Many of the steps you can take after learning that your data has been involved in a breach might feel ineffective, says Paul Stephens of the Privacy Rights Clearinghouse, a consumer advocacy organization. But consumers are not as powerless as they might feel, he adds.

“Consumers need to get in the mindset that you assume that you’ve been breached and [are] proactive to begin with,” he says. “If you go with that premise, then I think a lot of the breach fatigue will be eliminated.”

Think of having your personal information stolen in a data breach like getting sick. You don’t (or at least shouldn’t) just roll over and moan until it goes away: To prevent it from getting worse as your body recovers, you take some medication or homeopathic remedies. If you find that your data is part of a breach, you can do certain things to recover faster and make it harder for hackers to harm you after future breaches.

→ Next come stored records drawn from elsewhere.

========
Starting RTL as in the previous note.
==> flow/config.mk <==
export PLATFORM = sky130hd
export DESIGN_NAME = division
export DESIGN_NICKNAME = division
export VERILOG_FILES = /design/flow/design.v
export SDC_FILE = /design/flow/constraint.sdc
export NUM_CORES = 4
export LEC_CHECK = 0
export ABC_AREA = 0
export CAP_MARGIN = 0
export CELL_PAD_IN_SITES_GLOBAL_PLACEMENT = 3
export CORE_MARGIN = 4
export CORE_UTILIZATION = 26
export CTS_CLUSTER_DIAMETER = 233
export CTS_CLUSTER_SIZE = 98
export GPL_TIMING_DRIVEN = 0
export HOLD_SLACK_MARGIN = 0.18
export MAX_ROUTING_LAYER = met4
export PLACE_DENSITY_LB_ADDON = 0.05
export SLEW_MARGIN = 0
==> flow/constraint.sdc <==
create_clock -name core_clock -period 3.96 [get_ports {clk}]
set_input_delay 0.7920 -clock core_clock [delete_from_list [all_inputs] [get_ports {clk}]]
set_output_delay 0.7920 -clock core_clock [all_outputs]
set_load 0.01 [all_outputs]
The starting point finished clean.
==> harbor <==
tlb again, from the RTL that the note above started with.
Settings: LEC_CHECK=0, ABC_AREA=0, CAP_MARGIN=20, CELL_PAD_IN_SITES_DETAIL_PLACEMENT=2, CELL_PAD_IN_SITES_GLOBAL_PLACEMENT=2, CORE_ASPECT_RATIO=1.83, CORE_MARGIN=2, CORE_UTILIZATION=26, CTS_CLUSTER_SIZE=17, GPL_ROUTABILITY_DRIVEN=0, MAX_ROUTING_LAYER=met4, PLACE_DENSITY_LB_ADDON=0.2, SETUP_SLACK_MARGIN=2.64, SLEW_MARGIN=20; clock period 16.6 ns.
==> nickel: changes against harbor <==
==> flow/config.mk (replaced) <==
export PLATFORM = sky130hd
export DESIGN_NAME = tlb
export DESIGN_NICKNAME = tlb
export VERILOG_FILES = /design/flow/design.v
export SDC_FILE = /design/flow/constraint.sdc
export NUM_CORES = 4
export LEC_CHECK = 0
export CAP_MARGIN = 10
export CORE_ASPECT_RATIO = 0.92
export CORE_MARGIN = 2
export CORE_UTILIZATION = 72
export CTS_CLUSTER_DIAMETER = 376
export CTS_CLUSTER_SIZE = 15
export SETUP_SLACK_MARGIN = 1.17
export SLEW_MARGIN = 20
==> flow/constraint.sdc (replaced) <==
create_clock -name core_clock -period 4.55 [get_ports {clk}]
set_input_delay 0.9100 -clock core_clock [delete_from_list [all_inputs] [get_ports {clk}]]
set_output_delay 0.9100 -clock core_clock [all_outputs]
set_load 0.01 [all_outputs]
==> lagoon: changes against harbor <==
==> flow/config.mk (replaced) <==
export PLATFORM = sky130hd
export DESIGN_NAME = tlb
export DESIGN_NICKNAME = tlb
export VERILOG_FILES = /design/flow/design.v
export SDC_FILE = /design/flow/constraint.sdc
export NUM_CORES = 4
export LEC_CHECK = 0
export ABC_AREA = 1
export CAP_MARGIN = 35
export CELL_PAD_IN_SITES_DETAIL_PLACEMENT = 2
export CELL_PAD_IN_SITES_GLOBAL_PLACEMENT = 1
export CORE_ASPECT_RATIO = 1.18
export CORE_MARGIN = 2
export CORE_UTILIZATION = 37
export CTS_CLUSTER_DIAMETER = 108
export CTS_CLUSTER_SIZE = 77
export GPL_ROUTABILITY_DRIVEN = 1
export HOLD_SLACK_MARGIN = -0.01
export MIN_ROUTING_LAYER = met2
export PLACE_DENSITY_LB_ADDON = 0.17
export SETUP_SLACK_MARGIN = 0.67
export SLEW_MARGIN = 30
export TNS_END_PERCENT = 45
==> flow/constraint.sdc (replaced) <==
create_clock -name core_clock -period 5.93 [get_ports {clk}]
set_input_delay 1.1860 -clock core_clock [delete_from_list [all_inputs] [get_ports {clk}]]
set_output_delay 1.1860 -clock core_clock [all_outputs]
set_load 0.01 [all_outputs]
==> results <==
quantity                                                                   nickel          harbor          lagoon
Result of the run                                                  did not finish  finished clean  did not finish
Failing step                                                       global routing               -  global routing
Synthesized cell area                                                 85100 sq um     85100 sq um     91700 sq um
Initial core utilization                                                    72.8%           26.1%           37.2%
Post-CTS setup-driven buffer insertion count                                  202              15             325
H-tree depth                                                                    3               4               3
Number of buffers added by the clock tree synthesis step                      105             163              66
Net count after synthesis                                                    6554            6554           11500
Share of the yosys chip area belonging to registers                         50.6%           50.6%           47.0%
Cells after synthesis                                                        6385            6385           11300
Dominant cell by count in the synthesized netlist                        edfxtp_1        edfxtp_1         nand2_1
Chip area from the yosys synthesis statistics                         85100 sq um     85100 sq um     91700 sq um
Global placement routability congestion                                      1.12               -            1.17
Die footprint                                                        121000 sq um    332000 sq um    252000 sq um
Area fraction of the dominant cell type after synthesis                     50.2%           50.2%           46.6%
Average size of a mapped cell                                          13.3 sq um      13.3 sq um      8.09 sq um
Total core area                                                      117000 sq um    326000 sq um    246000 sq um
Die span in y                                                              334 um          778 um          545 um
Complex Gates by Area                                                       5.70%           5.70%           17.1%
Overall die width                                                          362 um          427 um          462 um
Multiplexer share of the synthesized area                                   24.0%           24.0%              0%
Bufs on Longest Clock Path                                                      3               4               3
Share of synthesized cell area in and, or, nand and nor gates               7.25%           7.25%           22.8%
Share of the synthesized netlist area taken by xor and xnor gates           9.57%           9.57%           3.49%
== run A ==
Design pow_5_pipe, start of the top module:
module pow_5_pipe
(
    input             clock,
    input      [17:0] n,
    output reg [17:0] n_pow_5
);
For scale: about 3000 cells after synthesis, about 120 flip-flops, ~37 I/O pins, ~0.023 sq mm of cells after synthesis.
==> flow/config.mk <==
export PLATFORM = sky130hd
export DESIGN_NAME = pow_5_pipe
export DESIGN_NICKNAME = pow_5_pipe
export VERILOG_FILES = /design/flow/design.v
export SDC_FILE = /design/flow/constraint.sdc
export NUM_CORES = 4
export LEC_CHECK = 0
export ABC_AREA = 1
export CAP_MARGIN = 20
export CORE_MARGIN = 2
export CORE_UTILIZATION = 55
export CTS_CLUSTER_DIAMETER = 371
export CTS_CLUSTER_SIZE = 98
export SLEW_MARGIN = 20
export TNS_END_PERCENT = 10
==> flow/constraint.sdc <==
create_clock -name core_clock -period 6.25 [get_ports {clock}]
set_input_delay 1.2500 -clock core_clock [delete_from_list [all_inputs] [get_ports {clock}]]
set_output_delay 1.2500 -clock core_clock [all_outputs]
set_load 0.01 [all_outputs]
run.sh (not shown) runs the stock make flow with config.mk's settings and CLKGATE_MAP_FILE=.
Run A: all stages complete, timing, DRC and antenna checks passed
==> trial 67 <==
==> flow/design.v <==
module ntt_16point(
    input wire clk,
    input wire rst,
    input wire start,
    input wire [111:0] data_in,
    output reg done,
    output reg [6:0] result_0,
    output reg [6:0] result_1,
    output reg [6:0] result_2,
    output reg [6:0] result_3,
    output reg [6:0] result_4,
    output reg [6:0] result_5,
    output reg [6:0] result_6,
    output reg [6:0] result_7,
    output reg [6:0] result_8,
    output reg [6:0] result_9,
    output reg [6:0] result_10,
    output reg [6:0] result_11,
    output reg [6:0] result_12,
    output reg [6:0] result_13,
    output reg [6:0] result_14,
    output reg [6:0] result_15
);
    localparam Q = 97;
    wire [6:0] omega [0:15];
    wire [6:0] input_data [0:15];
    reg [6:0] data [0:15];
    reg [3:0] stage;
    reg [4:0] i;
    reg computing;
    reg [3:0] m, k, j;
    reg [6:0] t, u, tw;
    reg [4:0] twiddle_idx;
    assign omega[0] = 1;
    assign omega[1] = 27;
    assign omega[2] = 50;
    assign omega[3] = 41;
    assign omega[4] = 96;
    assign omega[5] = 70;
    assign omega[6] = 47;
    assign omega[7] = 56;
    assign omega[8] = 1;
    assign omega[9] = 27;
    assign omega[10] = 50;
    assign omega[11] = 41;
    assign omega[12] = 96;
    assign omega[13] = 70;
    assign omega[14] = 47;
    assign omega[15] = 56;
    genvar gk;
    generate
        for (gk = 0; gk < 16; gk = gk + 1) begin : g_in
            assign input_data[gk] = data_in[7*gk +: 7];
        end
    endgenerate
    function [6:0] mod_mult;
        input [6:0] a;
        input [6:0] b;
        reg [13:0] temp;
        begin
            temp = a * b;
            mod_mult = temp % Q;
        end
    endfunction
    function [6:0] mod_add;
        input [6:0] a;
        input [6:0] b;
        reg [7:0] temp;
        begin
            temp = a + b;
            if (temp >= Q)
                mod_add = temp - Q;
            else
                mod_add = temp[6:0];
        end
    endfunction
    function [6:0] mod_sub;
        input [6:0] a;
        input [6:0] b;
        reg signed [7:0] temp;
        begin
            temp = a - b;
            if (temp < 0)
                mod_sub = temp + Q;
            else
                mod_sub = temp[6:0];
        end
    endfunction
    function [3:0] bit_reverse;
        input [3:0] idx;
        begin
            bit_reverse = {idx[0], idx[1], idx[2], idx[3]};
        end
    endfunction
    always @(posedge clk) begin
        if (rst) begin
            done <= 0;
            computing <= 0;
            stage <= 0;
            i <= 0;
        end else begin
            if (start && !computing) begin
                data[0] <= input_data[bit_reverse(0)];
                data[1] <= input_data[bit_reverse(1)];
                data[2] <= input_data[bit_reverse(2)];
                data[3] <= input_data[bit_reverse(3)];
                data[4] <= input_data[bit_reverse(4)];
                data[5] <= input_data[bit_reverse(5)];
                data[6] <= input_data[bit_reverse(6)];
                data[7] <= input_data[bit_reverse(7)];
                data[8] <= input_data[bit_reverse(8)];
                data[9] <= input_data[bit_reverse(9)];
                data[10] <= input_data[bit_reverse(10)];
                data[11] <= input_data[bit_reverse(11)];
                data[12] <= input_data[bit_reverse(12)];
                data[13] <= input_data[bit_reverse(13)];
                data[14] <= input_data[bit_reverse(14)];
                data[15] <= input_data[bit_reverse(15)];
                computing <= 1;
                done <= 0;
                stage <= 0;
                i <= 0;
            end else if (computing) begin
                if (stage < 4) begin
                    if (i < 16) begin
                        m = 1 << stage;   
                        k = i >> (stage + 1);   
                        j = i & ((1 << (stage + 1)) - 1);   
                        if (j < m) begin
                            twiddle_idx = (j << (4 - stage - 1)) & 15;
                            tw = omega[twiddle_idx];
                            t = mod_mult(tw, data[i + m]);
                            u = data[i];
                            data[i] <= mod_add(u, t);
                            data[i + m] <= mod_sub(u, t);
                        end
                        i <= i + 1;
                    end else begin
                        i <= 0;
                        stage <= stage + 1;
                    end
                end else begin
                    result_0 <= data[0];
                    result_1 <= data[1];
                    result_2 <= data[2];
                    result_3 <= data[3];
                    result_4 <= data[4];
                    result_5 <= data[5];
                    result_6 <= data[6];
                    result_7 <= data[7];
                    result_8 <= data[8];
                    result_9 <= data[9];
                    result_10 <= data[10];
                    result_11 <= data[11];
                    result_12 <= data[12];
                    result_13 <= data[13];
                    result_14 <= data[14];
                    result_15 <= data[15];
                    done <= 1;
                    computing <= 0;
                end
            end
        end
    end
endmodule
==> flow/run.sh <==
#!/bin/bash
# the make line also repeats each setting of config.mk as NAME=value (left out here)
make -C /OpenROAD-flow-scripts/flow DESIGN_CONFIG=/design/flow/config.mk WORK_HOME=/design/flow/orfs CLKGATE_MAP_FILE= finish
==> flow/config.mk <==
export PLATFORM = sky130hd
export DESIGN_NAME = ntt_16point
export DESIGN_NICKNAME = ntt_16point
export VERILOG_FILES = /design/flow/design.v
export SDC_FILE = /design/flow/constraint.sdc
export NUM_CORES = 4
export LEC_CHECK = 0
export ABC_AREA = 1
export CAP_MARGIN = 20
export CORE_ASPECT_RATIO = 0.5
export CORE_MARGIN = 2
export CORE_UTILIZATION = 72
export CTS_CLUSTER_DIAMETER = 354
export CTS_CLUSTER_SIZE = 94
export PLACE_DENSITY = 0.38
export SETUP_SLACK_MARGIN = 1.87
export SLEW_MARGIN = 20
export TNS_END_PERCENT = 10
==> flow/constraint.sdc <==
create_clock -name core_clock -period 8.16 [get_ports {clk}]
set_input_delay 1.6320 -clock core_clock [delete_from_list [all_inputs] [get_ports {clk}]]
set_output_delay 1.6320 -clock core_clock [all_outputs]
set_load 0.01 [all_outputs]
==> inputs of trial 68, as changes to trial 67 <==
- ABC_AREA: 1 -> not set
- CORE_ASPECT_RATIO: 0.5 -> not set
- CORE_UTILIZATION: 72 -> 60
- CTS_CLUSTER_DIAMETER: 354 -> not set
- CTS_CLUSTER_SIZE: 94 -> not set
- PLACE_DENSITY: 0.38 -> 0.37
- SETUP_SLACK_MARGIN: 1.87 -> not set
- TNS_END_PERCENT: 10 -> not set
==> flow/constraint.sdc (replaced) <==
create_clock -name core_clock -period 17.9 [get_ports {clk}]
set_input_delay 3.5800 -clock core_clock [delete_from_list [all_inputs] [get_ports {clk}]]
set_output_delay 3.5800 -clock core_clock [all_outputs]
set_load 0.01 [all_outputs]
==> results <==
- Trial 67 aborted during detailed placement (3_5_place_dp). Trial 68 finished with timing, DRC and antenna clean.
- Against trial 67, the area after synthesis of trial 68 is smaller by 0.89%.
- Synthesized cell count: trial 67 is higher than trial 68 (26%).
- Between trial 68 and trial 67, the lower die area is in trial 67 (gap about 18%, measured against trial 67).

A Data Breach, also known as security breaches, take on various forms. Someone could have stolen your credit card information from a point-of-sale terminal through a scheme known as skimming. Someone could have stolen information about you from a computer, phone, or hard drive. Or, more commonly, someone could have hacked into a massive customer database containing information about you.

Responding to  a data breach is complicated, in no small part because of the patchwork of state and federal laws governing how companies that have been breached are required to notify you. In the United States, 47 states require varying degrees of notification. You may not immediately or even directly learn that your data has been involved in a breach. You might receive a notification via email or a physical letter, or read or listen to a news report about it.

“Often, consumers aren’t given accurate information by the entity that was breached,” Stephens says. “Checking your credit report is not going to do a thing if the only thing that was in the breach was your credit card number.”

Taking the correct action for the kind of breach you’re involved in, and making sure that your accounts are as secure as possible before another breach occurs, can go a long way. Here are five things to do, if you hear that your information has been involved in a data breach.

DETERMINE WHETHER IT’S LEGIT

Make sure that the breach actually happened, and that you’re not falling prey to a phishing attack or other scam to get you to hand over your vital data. Contact the organization, which can include looking for a message about the breach on its website, looking up its phone number (not the one in the email sent to you) and calling it directly, or keeping an eye out for media reports of the breach.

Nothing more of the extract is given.